Our study systems include:
Social insects. We use social insects as our main study organisms. As one of the pinnacles of sociality, social insects are excellent models for understanding social evolution and host-symbiont relationships. Their societies range from simple to complex, and, unlike multicellular organisms, can be broken apart and put back together with relative ease, allowing us to investigate the importance of the constituent parts. They are faced with many of the same problems of disease as our own societies, but appear to be much more successful than us at dealing with them. Social insects are also of tremendous ecological and economic importance, including both pests and beneficial species.
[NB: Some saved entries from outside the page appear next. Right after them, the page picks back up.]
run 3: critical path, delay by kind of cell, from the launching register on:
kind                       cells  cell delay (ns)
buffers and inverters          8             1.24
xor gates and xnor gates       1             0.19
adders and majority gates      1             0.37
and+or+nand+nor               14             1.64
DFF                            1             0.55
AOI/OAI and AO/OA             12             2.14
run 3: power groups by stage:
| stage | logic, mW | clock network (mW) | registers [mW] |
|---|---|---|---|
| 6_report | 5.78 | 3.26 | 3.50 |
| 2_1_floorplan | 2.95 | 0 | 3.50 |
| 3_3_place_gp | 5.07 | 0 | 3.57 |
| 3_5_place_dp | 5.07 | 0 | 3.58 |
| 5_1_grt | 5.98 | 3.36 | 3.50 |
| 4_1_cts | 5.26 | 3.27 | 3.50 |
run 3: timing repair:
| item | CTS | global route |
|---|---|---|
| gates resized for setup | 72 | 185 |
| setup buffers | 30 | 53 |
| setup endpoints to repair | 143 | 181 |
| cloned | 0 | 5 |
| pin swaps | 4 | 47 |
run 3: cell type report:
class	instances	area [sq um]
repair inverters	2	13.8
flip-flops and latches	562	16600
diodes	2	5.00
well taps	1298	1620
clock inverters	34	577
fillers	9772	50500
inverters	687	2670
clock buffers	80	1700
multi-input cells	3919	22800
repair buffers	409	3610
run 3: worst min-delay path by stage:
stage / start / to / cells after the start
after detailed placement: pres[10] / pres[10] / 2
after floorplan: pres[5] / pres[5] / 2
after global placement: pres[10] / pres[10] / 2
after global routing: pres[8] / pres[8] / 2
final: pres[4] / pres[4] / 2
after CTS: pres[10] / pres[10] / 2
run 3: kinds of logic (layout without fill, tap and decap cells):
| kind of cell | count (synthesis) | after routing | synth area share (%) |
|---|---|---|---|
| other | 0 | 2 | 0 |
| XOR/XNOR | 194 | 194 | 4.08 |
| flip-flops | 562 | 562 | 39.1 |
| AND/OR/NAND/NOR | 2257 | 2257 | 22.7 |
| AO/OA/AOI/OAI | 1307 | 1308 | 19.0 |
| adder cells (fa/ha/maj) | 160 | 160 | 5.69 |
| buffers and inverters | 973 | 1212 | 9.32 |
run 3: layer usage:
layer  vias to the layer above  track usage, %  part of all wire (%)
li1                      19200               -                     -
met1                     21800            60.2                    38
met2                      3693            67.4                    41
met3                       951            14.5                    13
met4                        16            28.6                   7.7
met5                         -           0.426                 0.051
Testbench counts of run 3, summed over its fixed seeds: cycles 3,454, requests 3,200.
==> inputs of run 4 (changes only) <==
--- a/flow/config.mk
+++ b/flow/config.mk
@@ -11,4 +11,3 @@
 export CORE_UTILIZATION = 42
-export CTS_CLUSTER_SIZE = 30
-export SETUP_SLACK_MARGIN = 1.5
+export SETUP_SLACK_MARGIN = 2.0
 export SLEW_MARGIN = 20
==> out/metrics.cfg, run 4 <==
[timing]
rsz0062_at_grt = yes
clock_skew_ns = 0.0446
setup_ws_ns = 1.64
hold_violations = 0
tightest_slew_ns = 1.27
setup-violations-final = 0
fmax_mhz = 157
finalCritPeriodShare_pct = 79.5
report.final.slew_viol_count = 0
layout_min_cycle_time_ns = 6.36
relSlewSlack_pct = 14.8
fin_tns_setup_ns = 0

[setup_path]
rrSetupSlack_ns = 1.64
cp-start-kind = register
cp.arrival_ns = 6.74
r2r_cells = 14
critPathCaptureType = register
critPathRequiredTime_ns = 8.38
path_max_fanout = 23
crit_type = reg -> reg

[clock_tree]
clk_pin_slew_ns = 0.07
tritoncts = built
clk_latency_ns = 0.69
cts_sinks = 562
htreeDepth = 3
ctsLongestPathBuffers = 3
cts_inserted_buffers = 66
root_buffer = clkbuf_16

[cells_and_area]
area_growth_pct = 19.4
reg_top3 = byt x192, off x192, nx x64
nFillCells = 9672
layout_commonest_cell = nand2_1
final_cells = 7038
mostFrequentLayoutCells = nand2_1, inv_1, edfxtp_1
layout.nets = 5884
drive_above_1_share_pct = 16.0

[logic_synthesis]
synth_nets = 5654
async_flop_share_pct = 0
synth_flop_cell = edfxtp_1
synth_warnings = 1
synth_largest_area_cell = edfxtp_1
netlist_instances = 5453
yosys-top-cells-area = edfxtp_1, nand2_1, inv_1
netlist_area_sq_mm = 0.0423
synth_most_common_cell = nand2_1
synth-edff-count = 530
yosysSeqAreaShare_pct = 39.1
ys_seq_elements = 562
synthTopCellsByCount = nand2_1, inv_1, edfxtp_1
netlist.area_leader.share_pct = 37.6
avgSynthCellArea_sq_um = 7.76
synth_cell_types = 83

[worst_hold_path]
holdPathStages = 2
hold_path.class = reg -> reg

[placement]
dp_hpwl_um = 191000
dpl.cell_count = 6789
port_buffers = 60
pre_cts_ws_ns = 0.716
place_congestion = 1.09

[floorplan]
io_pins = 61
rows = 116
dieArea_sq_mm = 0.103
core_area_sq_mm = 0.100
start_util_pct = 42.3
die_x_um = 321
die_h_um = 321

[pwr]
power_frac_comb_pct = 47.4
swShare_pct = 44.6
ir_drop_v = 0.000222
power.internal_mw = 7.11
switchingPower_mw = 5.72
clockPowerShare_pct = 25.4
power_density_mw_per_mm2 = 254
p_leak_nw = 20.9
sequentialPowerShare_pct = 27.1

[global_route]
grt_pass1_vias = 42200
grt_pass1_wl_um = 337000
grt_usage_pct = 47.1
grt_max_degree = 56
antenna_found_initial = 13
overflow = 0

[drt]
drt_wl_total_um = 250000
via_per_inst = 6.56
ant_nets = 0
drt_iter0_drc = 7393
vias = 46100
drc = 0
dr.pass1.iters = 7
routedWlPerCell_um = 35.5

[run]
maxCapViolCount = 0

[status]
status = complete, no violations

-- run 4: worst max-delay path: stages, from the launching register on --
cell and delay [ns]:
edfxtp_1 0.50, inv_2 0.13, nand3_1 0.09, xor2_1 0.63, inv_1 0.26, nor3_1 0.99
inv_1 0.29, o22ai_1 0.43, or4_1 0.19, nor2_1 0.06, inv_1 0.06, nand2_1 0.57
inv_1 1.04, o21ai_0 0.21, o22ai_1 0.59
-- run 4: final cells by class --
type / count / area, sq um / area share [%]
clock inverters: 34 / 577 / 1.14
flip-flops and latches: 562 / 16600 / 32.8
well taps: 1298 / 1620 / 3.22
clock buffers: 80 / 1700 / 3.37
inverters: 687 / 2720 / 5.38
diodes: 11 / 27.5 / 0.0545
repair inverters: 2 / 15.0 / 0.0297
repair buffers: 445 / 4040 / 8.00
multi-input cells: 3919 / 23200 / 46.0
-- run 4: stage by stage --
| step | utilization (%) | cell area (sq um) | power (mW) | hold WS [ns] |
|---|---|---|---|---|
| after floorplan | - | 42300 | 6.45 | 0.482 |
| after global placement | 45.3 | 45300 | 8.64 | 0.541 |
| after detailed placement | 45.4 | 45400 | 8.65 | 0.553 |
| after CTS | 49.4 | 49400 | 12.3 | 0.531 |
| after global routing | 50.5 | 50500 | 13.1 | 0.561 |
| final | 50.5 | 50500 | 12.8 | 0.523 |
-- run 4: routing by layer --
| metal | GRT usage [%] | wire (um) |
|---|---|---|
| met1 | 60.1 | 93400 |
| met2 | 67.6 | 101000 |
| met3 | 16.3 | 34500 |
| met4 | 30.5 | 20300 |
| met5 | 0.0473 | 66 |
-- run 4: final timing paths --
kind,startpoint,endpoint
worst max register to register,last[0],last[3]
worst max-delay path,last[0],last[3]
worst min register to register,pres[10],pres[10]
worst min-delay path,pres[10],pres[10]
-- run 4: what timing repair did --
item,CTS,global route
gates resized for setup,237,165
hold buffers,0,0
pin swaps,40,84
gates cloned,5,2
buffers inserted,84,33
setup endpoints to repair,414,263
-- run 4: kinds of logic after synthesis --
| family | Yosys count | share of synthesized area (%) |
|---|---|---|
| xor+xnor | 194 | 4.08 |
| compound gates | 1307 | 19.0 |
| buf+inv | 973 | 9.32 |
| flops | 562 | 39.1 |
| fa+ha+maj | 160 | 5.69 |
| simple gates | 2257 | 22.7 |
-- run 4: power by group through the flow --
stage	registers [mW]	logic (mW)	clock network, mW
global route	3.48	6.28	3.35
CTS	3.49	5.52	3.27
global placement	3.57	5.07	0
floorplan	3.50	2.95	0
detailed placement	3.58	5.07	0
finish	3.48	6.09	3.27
Our main study species are leaf-cutting ants, honeybees and bumblebees, but we've also worked with red ants, pharaoh’s ants, slave-maker ants and their slaves, weaver ants, army ants, and ‘primitively eusocial’ ponerine ants, depending on the research question.
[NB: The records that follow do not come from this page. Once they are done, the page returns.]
From an optimization exercise on the open Yosys and OpenROAD flow, aimed at small area, a short achievable clock period and few clock cycles; shortcuts taken in it are not production practice. No activity file was given, so power comes from the tool's default toggle rates.

tundra:
==> flow/design.v (excerpt) <==
module stereo_rms_level_smoother (
  input  wire logic                 clk,
  input  wire logic                 rst_n,
  input  wire logic                 in_valid,
  output logic                      in_stall,
  input  wire logic signed [15:0]   in_left_sample,
  input  wire logic signed [15:0]   in_right_sample,
  input  wire logic                 in_last_frame,
  output logic                      out_valid,
  input  wire logic                 out_stall,
  output logic [14:0]               out_rms_level,
  output logic [14:0]               out_smoothed_level,
  output logic [11:0]               out_radius,
  input  wire logic                 cfg_we,
  input  wire logic [2:0]           cfg_index,
  input  wire logic [15:0]          cfg_wdata
);
  logic [15:0] cfg_w;
  logic [14:0] cfg_th, cfg_d;
  logic [11:0] cfg_lo, cfg_hi;
  always_ff @(posedge clk) begin
    if (!rst_n) begin
      cfg_w  <= srls_pkg::RST_SMOOTHING_WEIGHT;
      cfg_th <= srls_pkg::RST_LEVEL_THRESHOLD;
      cfg_d  <= srls_pkg::RST_MAP_INPUT_SPAN;
      cfg_lo <= srls_pkg::RST_OUTPUT_LOW;
      cfg_hi <= srls_pkg::RST_OUTPUT_HIGH;
  ...
==> module srls_seq, before the edit <==
module srls_seq (
  input  wire logic        clk,
  input  wire logic        rst_n,
  input  wire logic        start,
  input  wire logic        closed_n,
  input  wire logic [37:0] sum,
  input  wire logic [8:0]  n,
  input  wire logic [15:0] w,
  input  wire logic [14:0] s_prev,
  input  wire logic        b_idle,
  input  wire logic        b_idle_n,
  input  wire logic        ov,
  input  wire logic        ov_n,
  input  wire logic        out_stall,
  output logic             ready,
  output logic             ready_n,
  output logic             ready2_n,
  output logic             xfer,
  output logic [14:0]      rms,
  output logic [14:0]      smoothed
);
  logic        busy, done;
  logic [4:0]  cnt;
  logic [29:0] dq;
  logic [9:0]  dr;
  logic [8:0]  nd;
  logic [1:0]  qp;
  logic [18:0] sr;
  logic [14:0] root;
  logic [30:0] acc;
  logic        busy_n, done_n, start_n;
  logic [4:0]  cnt_n;
  logic        step;
  logic [9:0]  x1, x2, y1;
  logic [18:0] sx, sy;
  logic        sbit, rbit, sbit_r;
  logic [15:0] sp;
  logic [16:0] hadd;
  assign step = busy && !done;
  assign xfer = done && b_idle && (!ov || !out_stall);
  assign busy_n   = rst_n && (start || (busy && !xfer));
  assign done_n   = rst_n && !start && busy && !xfer && (done || cnt == 5'd16);
  assign cnt_n    = start ? 5'd0 : (step ? cnt + 5'd1 : cnt);
  assign ready_n  = !busy_n || (done_n && b_idle_n && !ov_n);
  assign start_n  = closed_n && ready_n;
  assign ready2_n = !start_n && (!busy_n || ((done_n || cnt_n == 5'd16) && b_idle_n && !ov_n));
  always_ff @(posedge clk) begin
    busy  <= busy_n;
    done  <= done_n;
    ready <= ready_n;
  end
  logic        sx_co, acc_co;
  logic [11:0] y4, ca, cb;
  logic [10:0] nd3;
  assign y1 = {dr[8:0], dq[29]};
  assign x1 = 10'(({y1, 1'b1} + {{1'b0, nd} ^ {10{!dr[9]}}, !dr[9]}) >> 1);
  assign y4 = {dr, dq[29], dq[28]};
  assign ca = 12'(({y4, 1'b1} + {dr[9] ? {1'b0, nd3} : ~{3'b0, nd}, !dr[9]}) >> 1);
  assign cb = 12'(({y4, 1'b1} + {dr[9] ? {3'b0, nd} : ~{1'b0, nd3}, !dr[9]}) >> 1);
  assign x2 = x1[9] ? ca[9:0] : cb[9:0];
  assign sy = {sr[16:0], qp};
  srls_add #(19) u_sx (
    .a  (sy),
    .b  ({{2'b0, root} ^ {17{!sr[18]}}, 1'b1, sr[18]}),
    .ci (!sr[18]),
    .s  (sx),
    .co (sx_co)
  );
  assign rbit = root[0];
  assign sp   = {1'b0, s_prev};
  assign sbit = sp[4'(5'd15 - cnt)];
  always_comb begin
    case ({rbit, sbit_r})
      2'b10:   hadd = {1'b0, w};
      2'b01:   hadd = {1'b0, ~w};
      2'b11:   hadd = 17'h10000;
      default: hadd = '0;
    endcase
  end
  logic [30:0] acc_n;
  srls_add #(31) u_acc (
    .a  ({acc[29:0], 1'b0}),
    .b  (31'(hadd)),
    .ci (sbit_r && !rbit),
    .s  (acc_n),
    .co (acc_co)
  );
  always_ff @(posedge clk) begin
    if (start) begin
      dr   <= {3'b0, sum[37:31]};
      dq   <= sum[30:1];
      nd   <= n;
      nd3  <= 11'(n) + {1'b0, n, 1'b0};
      qp   <= 2'b00;
      sr   <= '0;
      root <= '0;
      acc  <= 31'd1;
      cnt  <= '0;
    end else if (step) begin
      cnt    <= cnt_n;
      sbit_r <= sbit;
      dr     <= x2;
      dq     <= {dq[27:0], 2'b00};
      qp     <= {!x1[9], !x2[9]};
      if (!cnt[4]) begin
        sr   <= sx;
        root <= {root[13:0], !sx[18]};
      end
      if (cnt >= 5'd2) begin
        acc <= acc_n;
      end
    end
  end
  assign rms      = root;
  assign smoothed = acc[30:16];
endmodule
export LEC_CHECK = 0
export CAP_MARGIN = 20
export CORE_MARGIN = 2
export CORE_UTILIZATION = 40
export SLEW_MARGIN = 20
create_clock -name core_clock -period 12.0 [get_ports {clk}]
run.sh (not shown) runs the stock make flow with config.mk's settings and CLKGATE_MAP_FILE= SYNTH_SCRIPT=/design/flow/synth_recipe.tcl, a recipe that flattens the netlist after the stock synthesis.
For delta, these inputs were changed with respect to tundra:
diff --git a/flow/design.v b/flow/design.v
--- a/flow/design.v
+++ b/flow/design.v
@@ -611,11 +611,11 @@
   logic [14:0] root;
   logic [30:0] acc;
   logic        busy_n, done_n, start_n;
   logic [4:0]  cnt_n;
   logic        step;
-  logic [9:0]  x1, x2, y1;
+  logic [9:0]  x1, x2, y1, y2;
   logic [18:0] sx, sy;
   logic        sbit, rbit, sbit_r;
   logic [15:0] sp;
   logic [16:0] hadd;
   assign step = busy && !done;
@@ -629,19 +629,15 @@
   always_ff @(posedge clk) begin
     busy  <= busy_n;
     done  <= done_n;
     ready <= ready_n;
   end
-  logic        sx_co, acc_co;
-  logic [11:0] y4, ca, cb;
-  logic [10:0] nd3;
+  logic sx_co, acc_co;
   assign y1 = {dr[8:0], dq[29]};
   assign x1 = 10'(({y1, 1'b1} + {{1'b0, nd} ^ {10{!dr[9]}}, !dr[9]}) >> 1);
-  assign y4 = {dr, dq[29], dq[28]};
-  assign ca = 12'(({y4, 1'b1} + {dr[9] ? {1'b0, nd3} : ~{3'b0, nd}, !dr[9]}) >> 1);
-  assign cb = 12'(({y4, 1'b1} + {dr[9] ? {3'b0, nd} : ~{1'b0, nd3}, !dr[9]}) >> 1);
-  assign x2 = x1[9] ? ca[9:0] : cb[9:0];
+  assign y2 = {x1[8:0], dq[28]};
+  assign x2 = 10'(({y2, 1'b1} + {{1'b0, nd} ^ {10{!x1[9]}}, !x1[9]}) >> 1);
   assign sy = {sr[16:0], qp};
   srls_add #(19) u_sx (
     .a  (sy),
     .b  ({{2'b0, root} ^ {17{!sr[18]}}, 1'b1, sr[18]}),
     .ci (!sr[18]),
@@ -670,11 +666,10 @@
   always_ff @(posedge clk) begin
     if (start) begin
       dr   <= {3'b0, sum[37:31]};
       dq   <= sum[30:1];
       nd   <= n;
-      nd3  <= 11'(n) + {1'b0, n, 1'b0};
       qp   <= 2'b00;
       sr   <= '0;
       root <= '0;
       acc  <= 31'd1;
       cnt  <= '0;
==> comparison <==
In summary, delta completed successfully, with a layout that passed the timing, design-rule and antenna checks. On total power, the lower figure sits with tundra, not delta. tundra ended up with sequential cells as its group with the largest share of power; delta ended up with combinational logic. Summary of delta over tundra: number of nets with antenna violations after detailed routing shows no meaningful change, final-layout clock buffer total decreased 13%, non-filler instance count after layout moved down, leakage power total saw a decrease.
No run of this note included a check of the RTL's function; only the layout flow was run.

[port drivers added, routing unchanged]
Ports are ideal in the flow. The routed layouts listed here were re-timed in OpenROAD.
Step 1: set_driving_cell puts a clkbuf_16 on clk and a buf_2 on each other input, an assumption about the parent block.
Step 2 adds t to the input delays and takes it off the output delays; t is the mean of the earliest and latest rising clock arrival at the registers after step 1. Input paths then give back, and output paths get back, about the clock's delay inside the block.
a / b / c = ideal ports / drivers / drivers and shift; a / b = the first two.
| run | t, ns | slack for setup (ns) | hold WS [ns] | worst setup path at the end | latest minus earliest clock arrival (ns) |
|---|---|---|---|---|---|
| tundra | 0.653 | 6.853 / 6.853 / 6.568 | 0.453 / 0.453 / 0.453 | input to register | 0.024 / 0.025 |
| delta | 0.649 | 6.859 / 6.859 / 6.707 | 0.436 / 0.436 / 0.436 | input to register | 0.038 / 0.038 |
After both steps every run listed still meets setup and hold. For tundra, which loses most, drivers alone change the setup slack by 0.000 ns; drivers and shift together by -0.285 ns.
Symbionts. Much of our research has utilised fungal parasites of insects (Metarhizium, Ascosphaera, Aspergillus), as well as the Nosema microsporidian parasites and viruses of bees. These parasites make excellent model species because they are experimentally tractable, allowing us to give controlled doses of the parasite to individual insects, to give them single or mixed infections of parasites to study within-host competition, and to then measure the fitness of the parasites and host very easily. We also work with Wolbachia and other cryptic bacterial symbionts, using qPCR, and metagenomic sequencing.
Sharks. As well as being charismatic animals of conservation concern, sharks can be excellent model species for investigating animal behaviour. We've worked with collaborators in South Africa to investigate individual differences in behaviour in white sharks using field samples and observations, and in catsharks with lab experiments.